• [WORK REQUIRED]
Below are entries. Copy exactly the lines running from the line that holds "0.607 | register to register | 1 |" to the line that holds "0.809 | register to register | 1 |", with both ends included.

[Collected data]
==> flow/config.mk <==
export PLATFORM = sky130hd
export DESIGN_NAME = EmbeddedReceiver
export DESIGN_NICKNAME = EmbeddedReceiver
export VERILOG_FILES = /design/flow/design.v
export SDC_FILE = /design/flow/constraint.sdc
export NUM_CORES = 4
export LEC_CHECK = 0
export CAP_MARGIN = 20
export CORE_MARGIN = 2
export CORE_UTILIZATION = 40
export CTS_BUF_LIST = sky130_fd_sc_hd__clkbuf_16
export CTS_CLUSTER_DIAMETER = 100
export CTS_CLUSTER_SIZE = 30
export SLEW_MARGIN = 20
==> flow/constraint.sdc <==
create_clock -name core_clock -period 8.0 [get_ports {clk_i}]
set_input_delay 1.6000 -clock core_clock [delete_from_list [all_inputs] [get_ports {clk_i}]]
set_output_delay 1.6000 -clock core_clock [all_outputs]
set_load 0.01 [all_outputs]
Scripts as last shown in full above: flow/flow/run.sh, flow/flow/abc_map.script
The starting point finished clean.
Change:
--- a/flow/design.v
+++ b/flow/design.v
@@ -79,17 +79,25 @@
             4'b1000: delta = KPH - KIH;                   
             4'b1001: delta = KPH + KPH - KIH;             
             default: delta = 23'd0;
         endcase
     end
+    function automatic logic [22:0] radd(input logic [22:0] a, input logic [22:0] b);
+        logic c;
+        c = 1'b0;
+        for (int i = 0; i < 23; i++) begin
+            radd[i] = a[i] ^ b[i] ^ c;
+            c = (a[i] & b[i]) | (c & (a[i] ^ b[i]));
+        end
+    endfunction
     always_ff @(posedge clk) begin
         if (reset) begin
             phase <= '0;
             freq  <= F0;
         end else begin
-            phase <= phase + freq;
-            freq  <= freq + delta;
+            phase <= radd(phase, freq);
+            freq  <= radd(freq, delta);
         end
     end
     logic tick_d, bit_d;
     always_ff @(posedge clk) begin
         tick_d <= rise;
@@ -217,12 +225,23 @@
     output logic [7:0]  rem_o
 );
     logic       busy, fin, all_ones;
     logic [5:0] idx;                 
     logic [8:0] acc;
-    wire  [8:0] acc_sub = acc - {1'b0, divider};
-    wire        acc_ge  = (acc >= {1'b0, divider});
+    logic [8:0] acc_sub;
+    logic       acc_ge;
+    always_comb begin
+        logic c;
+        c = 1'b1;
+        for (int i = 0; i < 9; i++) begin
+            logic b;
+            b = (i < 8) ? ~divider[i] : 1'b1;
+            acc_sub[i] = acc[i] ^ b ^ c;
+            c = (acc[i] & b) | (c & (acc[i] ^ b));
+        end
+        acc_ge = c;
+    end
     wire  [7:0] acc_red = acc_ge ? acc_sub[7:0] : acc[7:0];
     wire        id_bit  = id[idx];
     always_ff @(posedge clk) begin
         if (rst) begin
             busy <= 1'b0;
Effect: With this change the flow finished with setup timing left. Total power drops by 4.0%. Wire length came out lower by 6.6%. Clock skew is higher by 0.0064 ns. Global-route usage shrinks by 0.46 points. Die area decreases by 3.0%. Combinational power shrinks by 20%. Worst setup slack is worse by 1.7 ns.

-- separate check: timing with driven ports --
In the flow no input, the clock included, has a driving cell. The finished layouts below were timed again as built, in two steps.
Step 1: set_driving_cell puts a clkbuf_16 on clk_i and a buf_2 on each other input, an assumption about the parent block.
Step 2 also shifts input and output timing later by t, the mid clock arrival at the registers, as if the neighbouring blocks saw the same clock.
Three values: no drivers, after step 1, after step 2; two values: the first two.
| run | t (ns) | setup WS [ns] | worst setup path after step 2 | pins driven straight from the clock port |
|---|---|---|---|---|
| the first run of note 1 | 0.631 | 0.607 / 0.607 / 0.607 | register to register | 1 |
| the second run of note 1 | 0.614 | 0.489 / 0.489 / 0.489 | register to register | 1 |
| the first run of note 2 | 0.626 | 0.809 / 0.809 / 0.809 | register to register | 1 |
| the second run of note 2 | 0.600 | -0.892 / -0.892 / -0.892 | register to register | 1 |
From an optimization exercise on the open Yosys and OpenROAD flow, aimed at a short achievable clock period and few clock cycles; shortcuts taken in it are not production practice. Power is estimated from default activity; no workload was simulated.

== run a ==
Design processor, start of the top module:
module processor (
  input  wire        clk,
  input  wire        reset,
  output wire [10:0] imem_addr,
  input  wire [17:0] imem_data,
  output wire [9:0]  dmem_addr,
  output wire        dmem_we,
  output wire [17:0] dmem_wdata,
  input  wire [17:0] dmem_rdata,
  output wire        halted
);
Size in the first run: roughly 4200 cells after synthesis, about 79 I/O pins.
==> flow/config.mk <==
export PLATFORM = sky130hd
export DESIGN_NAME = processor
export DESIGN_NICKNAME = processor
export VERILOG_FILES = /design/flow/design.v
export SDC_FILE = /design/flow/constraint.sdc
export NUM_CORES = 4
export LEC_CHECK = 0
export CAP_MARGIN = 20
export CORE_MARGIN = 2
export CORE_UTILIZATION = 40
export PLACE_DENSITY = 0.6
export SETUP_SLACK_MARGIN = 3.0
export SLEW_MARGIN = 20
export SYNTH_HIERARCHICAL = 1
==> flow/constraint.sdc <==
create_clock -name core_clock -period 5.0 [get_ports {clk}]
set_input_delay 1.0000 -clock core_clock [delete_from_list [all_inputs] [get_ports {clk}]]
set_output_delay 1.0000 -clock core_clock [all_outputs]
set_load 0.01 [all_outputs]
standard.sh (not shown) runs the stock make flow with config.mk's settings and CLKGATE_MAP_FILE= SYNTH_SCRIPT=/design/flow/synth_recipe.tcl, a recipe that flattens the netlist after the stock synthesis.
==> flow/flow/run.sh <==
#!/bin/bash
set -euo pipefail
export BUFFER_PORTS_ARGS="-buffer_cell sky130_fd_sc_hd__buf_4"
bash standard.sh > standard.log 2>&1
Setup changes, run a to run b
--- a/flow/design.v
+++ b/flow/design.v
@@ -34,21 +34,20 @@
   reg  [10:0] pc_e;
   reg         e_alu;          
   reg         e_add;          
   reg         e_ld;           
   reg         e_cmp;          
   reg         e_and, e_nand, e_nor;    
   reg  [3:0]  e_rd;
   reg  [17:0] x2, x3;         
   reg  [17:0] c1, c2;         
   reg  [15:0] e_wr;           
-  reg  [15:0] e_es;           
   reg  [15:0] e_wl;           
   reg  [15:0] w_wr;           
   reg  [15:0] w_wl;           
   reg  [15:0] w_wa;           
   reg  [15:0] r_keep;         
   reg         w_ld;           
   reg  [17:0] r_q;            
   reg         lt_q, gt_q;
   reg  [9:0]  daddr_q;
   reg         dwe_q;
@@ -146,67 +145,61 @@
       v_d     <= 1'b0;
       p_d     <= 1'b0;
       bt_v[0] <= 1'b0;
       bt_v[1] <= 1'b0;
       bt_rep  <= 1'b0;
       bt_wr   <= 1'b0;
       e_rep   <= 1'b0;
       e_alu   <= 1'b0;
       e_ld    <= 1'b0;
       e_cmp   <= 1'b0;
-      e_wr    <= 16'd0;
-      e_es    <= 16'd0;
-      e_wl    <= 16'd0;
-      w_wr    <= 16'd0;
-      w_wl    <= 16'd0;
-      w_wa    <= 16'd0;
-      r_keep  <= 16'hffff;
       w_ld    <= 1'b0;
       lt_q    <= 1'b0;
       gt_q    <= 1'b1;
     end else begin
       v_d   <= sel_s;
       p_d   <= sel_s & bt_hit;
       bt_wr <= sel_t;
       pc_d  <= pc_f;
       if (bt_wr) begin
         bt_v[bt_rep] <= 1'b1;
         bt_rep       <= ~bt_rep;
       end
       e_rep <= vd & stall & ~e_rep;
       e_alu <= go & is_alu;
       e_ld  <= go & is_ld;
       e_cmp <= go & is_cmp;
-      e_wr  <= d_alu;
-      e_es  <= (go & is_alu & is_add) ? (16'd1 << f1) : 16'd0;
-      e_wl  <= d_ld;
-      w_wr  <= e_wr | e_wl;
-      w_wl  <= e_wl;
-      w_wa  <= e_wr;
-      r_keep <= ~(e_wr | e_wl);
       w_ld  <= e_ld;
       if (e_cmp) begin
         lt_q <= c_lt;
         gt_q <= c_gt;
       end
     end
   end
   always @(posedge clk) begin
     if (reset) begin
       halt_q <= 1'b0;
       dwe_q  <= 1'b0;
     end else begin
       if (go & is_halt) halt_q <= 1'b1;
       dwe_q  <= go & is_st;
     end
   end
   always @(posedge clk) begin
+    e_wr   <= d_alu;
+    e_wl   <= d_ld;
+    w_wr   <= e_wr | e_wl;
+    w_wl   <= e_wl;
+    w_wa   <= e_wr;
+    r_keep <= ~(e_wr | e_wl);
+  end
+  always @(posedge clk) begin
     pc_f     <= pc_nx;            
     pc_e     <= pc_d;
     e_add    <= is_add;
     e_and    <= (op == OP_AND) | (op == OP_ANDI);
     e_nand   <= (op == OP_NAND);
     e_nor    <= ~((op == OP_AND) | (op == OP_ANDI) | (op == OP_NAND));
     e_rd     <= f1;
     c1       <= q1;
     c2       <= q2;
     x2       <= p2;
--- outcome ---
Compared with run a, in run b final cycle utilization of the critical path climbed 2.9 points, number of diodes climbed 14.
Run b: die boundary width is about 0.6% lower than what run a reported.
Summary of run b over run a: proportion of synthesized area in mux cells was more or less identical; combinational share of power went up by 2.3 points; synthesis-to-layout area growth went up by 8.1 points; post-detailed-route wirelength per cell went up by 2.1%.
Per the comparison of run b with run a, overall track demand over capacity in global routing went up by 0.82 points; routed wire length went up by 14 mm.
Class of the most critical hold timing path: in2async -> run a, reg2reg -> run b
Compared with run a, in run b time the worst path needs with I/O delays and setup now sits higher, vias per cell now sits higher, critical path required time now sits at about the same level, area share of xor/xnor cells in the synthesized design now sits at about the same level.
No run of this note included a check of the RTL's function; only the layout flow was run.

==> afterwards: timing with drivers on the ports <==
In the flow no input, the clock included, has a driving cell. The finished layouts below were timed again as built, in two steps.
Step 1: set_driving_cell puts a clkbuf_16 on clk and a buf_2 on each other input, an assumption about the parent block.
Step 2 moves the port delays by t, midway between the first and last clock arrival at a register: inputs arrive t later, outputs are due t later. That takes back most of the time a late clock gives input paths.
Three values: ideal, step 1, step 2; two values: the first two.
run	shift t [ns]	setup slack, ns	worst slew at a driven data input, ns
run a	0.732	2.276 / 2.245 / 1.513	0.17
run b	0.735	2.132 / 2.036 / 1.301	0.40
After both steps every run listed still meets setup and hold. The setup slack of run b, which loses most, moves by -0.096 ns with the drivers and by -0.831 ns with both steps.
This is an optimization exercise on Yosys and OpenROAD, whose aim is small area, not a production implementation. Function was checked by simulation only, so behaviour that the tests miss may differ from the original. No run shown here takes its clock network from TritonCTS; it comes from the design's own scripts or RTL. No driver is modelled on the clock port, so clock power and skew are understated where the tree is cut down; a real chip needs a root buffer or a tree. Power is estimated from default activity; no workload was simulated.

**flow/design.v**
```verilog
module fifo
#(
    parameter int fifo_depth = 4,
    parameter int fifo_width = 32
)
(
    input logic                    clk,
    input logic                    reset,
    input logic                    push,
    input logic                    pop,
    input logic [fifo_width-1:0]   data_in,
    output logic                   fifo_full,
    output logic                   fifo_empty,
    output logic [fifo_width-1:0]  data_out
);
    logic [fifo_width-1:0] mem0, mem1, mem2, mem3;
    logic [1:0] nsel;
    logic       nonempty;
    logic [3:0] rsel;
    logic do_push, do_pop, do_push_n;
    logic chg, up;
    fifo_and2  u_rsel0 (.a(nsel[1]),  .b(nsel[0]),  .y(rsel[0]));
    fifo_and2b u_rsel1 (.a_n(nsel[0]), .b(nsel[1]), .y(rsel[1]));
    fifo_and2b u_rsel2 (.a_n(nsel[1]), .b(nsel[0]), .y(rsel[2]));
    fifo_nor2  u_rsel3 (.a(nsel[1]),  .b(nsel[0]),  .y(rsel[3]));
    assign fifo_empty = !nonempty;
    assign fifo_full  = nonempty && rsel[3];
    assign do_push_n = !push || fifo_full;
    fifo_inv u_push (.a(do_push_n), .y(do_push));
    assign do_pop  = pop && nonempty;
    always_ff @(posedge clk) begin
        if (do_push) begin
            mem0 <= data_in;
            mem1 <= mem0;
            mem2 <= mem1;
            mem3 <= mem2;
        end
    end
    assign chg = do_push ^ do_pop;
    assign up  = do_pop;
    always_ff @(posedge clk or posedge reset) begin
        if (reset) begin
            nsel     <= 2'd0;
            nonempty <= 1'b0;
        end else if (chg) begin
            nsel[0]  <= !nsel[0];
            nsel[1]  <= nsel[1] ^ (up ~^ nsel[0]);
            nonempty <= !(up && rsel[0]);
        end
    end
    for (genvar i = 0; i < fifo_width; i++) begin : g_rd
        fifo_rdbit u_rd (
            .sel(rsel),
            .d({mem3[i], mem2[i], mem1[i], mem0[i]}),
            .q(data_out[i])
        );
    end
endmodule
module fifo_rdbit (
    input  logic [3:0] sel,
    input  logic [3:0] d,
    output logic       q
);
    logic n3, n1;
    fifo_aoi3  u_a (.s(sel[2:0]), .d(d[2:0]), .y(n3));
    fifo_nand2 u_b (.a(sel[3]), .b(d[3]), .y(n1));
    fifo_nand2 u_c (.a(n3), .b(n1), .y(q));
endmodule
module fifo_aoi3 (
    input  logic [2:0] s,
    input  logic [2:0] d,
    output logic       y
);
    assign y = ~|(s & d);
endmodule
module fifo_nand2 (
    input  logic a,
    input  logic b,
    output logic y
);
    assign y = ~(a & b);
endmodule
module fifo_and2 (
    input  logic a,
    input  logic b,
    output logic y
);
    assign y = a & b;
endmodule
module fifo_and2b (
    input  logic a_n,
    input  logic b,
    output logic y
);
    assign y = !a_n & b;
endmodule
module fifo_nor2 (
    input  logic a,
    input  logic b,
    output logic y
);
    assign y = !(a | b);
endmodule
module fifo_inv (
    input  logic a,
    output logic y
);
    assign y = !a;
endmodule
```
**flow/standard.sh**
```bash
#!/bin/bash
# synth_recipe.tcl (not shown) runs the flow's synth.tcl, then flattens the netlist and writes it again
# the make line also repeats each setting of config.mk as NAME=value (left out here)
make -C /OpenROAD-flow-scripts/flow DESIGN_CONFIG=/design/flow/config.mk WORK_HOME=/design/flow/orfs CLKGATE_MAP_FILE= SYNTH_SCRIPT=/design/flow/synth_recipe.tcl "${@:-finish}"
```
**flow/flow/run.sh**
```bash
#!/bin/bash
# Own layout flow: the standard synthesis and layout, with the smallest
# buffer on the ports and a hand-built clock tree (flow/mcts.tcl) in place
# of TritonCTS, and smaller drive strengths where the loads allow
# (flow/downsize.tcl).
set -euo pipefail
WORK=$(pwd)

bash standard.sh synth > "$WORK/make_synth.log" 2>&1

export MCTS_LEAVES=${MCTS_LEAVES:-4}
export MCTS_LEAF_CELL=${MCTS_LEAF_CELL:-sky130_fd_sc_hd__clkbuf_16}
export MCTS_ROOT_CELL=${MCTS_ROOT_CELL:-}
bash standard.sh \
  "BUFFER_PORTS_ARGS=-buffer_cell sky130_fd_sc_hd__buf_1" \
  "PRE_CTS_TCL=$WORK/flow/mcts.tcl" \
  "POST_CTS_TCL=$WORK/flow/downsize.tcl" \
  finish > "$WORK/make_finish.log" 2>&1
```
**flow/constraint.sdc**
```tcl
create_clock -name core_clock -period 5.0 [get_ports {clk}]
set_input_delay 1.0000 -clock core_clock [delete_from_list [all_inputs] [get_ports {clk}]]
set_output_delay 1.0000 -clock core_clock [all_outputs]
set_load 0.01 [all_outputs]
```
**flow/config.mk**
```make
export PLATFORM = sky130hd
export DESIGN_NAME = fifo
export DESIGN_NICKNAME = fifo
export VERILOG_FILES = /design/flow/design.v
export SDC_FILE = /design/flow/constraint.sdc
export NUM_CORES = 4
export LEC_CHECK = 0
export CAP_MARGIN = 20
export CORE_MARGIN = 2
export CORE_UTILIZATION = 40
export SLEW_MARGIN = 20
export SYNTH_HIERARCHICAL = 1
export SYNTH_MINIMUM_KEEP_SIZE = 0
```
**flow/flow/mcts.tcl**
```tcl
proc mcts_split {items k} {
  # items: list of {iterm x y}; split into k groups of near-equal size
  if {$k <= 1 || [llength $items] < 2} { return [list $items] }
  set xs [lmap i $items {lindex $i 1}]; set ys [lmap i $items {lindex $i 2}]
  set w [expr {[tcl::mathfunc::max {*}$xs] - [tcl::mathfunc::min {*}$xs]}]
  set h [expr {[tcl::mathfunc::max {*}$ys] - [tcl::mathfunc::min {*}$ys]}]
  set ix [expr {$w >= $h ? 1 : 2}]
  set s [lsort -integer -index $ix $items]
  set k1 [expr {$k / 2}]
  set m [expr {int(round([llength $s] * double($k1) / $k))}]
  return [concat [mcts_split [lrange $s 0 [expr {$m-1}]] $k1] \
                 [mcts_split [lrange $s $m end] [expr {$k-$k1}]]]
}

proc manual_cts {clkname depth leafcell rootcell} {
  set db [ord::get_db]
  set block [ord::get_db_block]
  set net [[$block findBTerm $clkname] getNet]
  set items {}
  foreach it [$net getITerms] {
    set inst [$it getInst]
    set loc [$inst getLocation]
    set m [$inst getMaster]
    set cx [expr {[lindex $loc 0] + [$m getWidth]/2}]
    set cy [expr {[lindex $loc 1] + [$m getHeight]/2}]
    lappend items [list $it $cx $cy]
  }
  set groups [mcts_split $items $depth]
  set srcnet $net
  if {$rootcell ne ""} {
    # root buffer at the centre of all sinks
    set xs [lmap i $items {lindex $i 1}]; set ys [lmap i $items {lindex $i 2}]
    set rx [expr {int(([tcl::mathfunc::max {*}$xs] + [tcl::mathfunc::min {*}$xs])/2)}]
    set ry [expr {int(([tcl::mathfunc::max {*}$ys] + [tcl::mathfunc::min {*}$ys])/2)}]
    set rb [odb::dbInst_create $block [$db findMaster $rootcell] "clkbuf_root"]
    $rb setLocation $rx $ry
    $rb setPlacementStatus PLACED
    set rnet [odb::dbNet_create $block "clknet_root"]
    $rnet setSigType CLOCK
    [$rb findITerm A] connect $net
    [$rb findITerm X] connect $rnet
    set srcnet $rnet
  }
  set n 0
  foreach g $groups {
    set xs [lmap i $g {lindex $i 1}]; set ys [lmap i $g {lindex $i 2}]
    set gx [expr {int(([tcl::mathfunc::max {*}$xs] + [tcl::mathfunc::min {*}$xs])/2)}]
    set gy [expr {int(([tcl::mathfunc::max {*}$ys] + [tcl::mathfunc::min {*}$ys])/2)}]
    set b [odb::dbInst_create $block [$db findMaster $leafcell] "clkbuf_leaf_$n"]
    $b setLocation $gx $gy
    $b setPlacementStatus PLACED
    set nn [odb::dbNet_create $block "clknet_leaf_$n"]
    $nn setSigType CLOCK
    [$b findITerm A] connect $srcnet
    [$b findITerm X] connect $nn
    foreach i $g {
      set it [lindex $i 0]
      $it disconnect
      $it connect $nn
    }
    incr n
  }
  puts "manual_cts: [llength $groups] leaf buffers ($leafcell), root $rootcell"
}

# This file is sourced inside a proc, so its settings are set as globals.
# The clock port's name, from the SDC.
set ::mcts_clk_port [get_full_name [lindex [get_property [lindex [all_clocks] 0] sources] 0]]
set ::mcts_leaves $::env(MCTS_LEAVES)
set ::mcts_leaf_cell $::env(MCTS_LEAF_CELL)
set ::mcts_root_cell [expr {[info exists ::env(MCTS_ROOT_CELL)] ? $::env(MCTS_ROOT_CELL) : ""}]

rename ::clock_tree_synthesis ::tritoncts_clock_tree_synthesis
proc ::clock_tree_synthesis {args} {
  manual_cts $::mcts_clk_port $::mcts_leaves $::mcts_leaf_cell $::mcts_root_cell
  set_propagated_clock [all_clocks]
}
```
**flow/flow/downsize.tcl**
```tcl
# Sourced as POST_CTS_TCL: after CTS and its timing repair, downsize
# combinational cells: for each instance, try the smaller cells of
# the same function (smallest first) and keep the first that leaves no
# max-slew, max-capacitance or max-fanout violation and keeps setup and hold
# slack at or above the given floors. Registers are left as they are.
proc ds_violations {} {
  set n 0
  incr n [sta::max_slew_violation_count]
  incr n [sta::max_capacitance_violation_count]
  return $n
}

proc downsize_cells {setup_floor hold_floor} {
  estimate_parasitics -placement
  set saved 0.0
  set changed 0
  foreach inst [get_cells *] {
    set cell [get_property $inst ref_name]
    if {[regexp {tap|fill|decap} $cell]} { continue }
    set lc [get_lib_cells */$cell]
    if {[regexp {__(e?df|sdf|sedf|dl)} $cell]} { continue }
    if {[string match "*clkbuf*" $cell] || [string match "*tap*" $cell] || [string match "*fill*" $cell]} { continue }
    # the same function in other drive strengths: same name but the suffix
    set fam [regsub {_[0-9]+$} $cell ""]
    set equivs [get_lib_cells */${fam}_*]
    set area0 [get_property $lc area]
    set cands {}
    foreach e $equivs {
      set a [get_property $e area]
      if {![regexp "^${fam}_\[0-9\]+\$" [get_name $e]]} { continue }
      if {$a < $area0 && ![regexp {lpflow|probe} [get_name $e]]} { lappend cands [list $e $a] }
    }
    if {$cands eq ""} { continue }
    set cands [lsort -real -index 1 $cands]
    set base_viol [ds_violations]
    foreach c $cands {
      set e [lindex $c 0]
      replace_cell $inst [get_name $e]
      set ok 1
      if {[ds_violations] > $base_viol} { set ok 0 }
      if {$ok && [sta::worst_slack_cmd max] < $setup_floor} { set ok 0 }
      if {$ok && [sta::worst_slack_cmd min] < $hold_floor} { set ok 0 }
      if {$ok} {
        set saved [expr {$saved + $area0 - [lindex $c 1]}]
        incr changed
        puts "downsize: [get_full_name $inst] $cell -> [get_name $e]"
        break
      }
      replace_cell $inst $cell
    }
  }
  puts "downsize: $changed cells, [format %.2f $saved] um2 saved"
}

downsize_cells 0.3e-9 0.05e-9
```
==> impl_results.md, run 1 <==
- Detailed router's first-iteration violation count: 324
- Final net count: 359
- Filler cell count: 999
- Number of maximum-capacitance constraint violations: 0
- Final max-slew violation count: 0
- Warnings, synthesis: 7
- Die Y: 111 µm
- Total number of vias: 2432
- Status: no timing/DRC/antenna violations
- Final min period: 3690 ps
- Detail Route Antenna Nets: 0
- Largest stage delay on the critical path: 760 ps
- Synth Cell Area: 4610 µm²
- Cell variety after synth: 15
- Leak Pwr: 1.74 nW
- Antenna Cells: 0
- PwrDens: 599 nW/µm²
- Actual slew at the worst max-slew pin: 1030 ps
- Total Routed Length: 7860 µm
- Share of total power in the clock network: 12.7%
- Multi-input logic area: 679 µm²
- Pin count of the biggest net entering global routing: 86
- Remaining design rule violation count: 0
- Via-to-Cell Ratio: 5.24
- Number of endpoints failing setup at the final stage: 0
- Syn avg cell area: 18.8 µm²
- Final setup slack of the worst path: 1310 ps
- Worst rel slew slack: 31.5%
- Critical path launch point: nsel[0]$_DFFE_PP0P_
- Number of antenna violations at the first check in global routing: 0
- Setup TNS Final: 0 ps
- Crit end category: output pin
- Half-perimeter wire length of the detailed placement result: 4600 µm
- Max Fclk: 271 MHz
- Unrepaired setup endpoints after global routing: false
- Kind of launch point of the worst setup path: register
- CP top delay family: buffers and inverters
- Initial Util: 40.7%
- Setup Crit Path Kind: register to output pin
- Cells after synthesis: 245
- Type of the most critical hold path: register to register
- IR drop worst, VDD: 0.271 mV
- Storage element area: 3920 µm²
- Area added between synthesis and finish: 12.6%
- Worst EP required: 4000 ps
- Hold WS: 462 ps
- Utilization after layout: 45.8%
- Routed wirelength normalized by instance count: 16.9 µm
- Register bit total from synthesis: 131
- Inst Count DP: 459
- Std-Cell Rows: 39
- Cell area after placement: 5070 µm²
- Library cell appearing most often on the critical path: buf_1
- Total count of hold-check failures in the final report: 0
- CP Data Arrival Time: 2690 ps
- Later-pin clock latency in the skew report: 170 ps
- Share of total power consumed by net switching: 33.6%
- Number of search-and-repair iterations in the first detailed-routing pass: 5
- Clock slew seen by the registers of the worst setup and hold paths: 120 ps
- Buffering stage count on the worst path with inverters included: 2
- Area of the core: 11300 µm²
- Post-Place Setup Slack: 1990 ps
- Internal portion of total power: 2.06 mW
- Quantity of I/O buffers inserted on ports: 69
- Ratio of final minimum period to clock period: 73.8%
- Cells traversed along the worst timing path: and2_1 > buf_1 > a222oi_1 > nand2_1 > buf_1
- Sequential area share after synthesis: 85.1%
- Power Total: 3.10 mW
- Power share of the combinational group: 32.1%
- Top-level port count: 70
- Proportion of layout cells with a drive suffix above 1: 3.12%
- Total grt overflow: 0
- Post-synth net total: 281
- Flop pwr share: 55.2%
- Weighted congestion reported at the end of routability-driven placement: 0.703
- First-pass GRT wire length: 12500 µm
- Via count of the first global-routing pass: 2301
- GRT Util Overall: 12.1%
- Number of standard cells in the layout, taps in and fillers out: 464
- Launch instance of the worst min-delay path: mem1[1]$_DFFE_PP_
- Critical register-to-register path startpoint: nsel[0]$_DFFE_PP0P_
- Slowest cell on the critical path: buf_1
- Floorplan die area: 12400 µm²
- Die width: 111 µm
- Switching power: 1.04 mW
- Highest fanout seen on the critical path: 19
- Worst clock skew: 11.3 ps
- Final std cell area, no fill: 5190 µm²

• [SOLUTION TO THIS PROBLEM]
| the first run of note 1 | 0.631 | 0.607 / 0.607 / 0.607 | register to register | 1 |
| the second run of note 1 | 0.614 | 0.489 / 0.489 / 0.489 | register to register | 1 |
| the first run of note 2 | 0.626 | 0.809 / 0.809 / 0.809 | register to register | 1 |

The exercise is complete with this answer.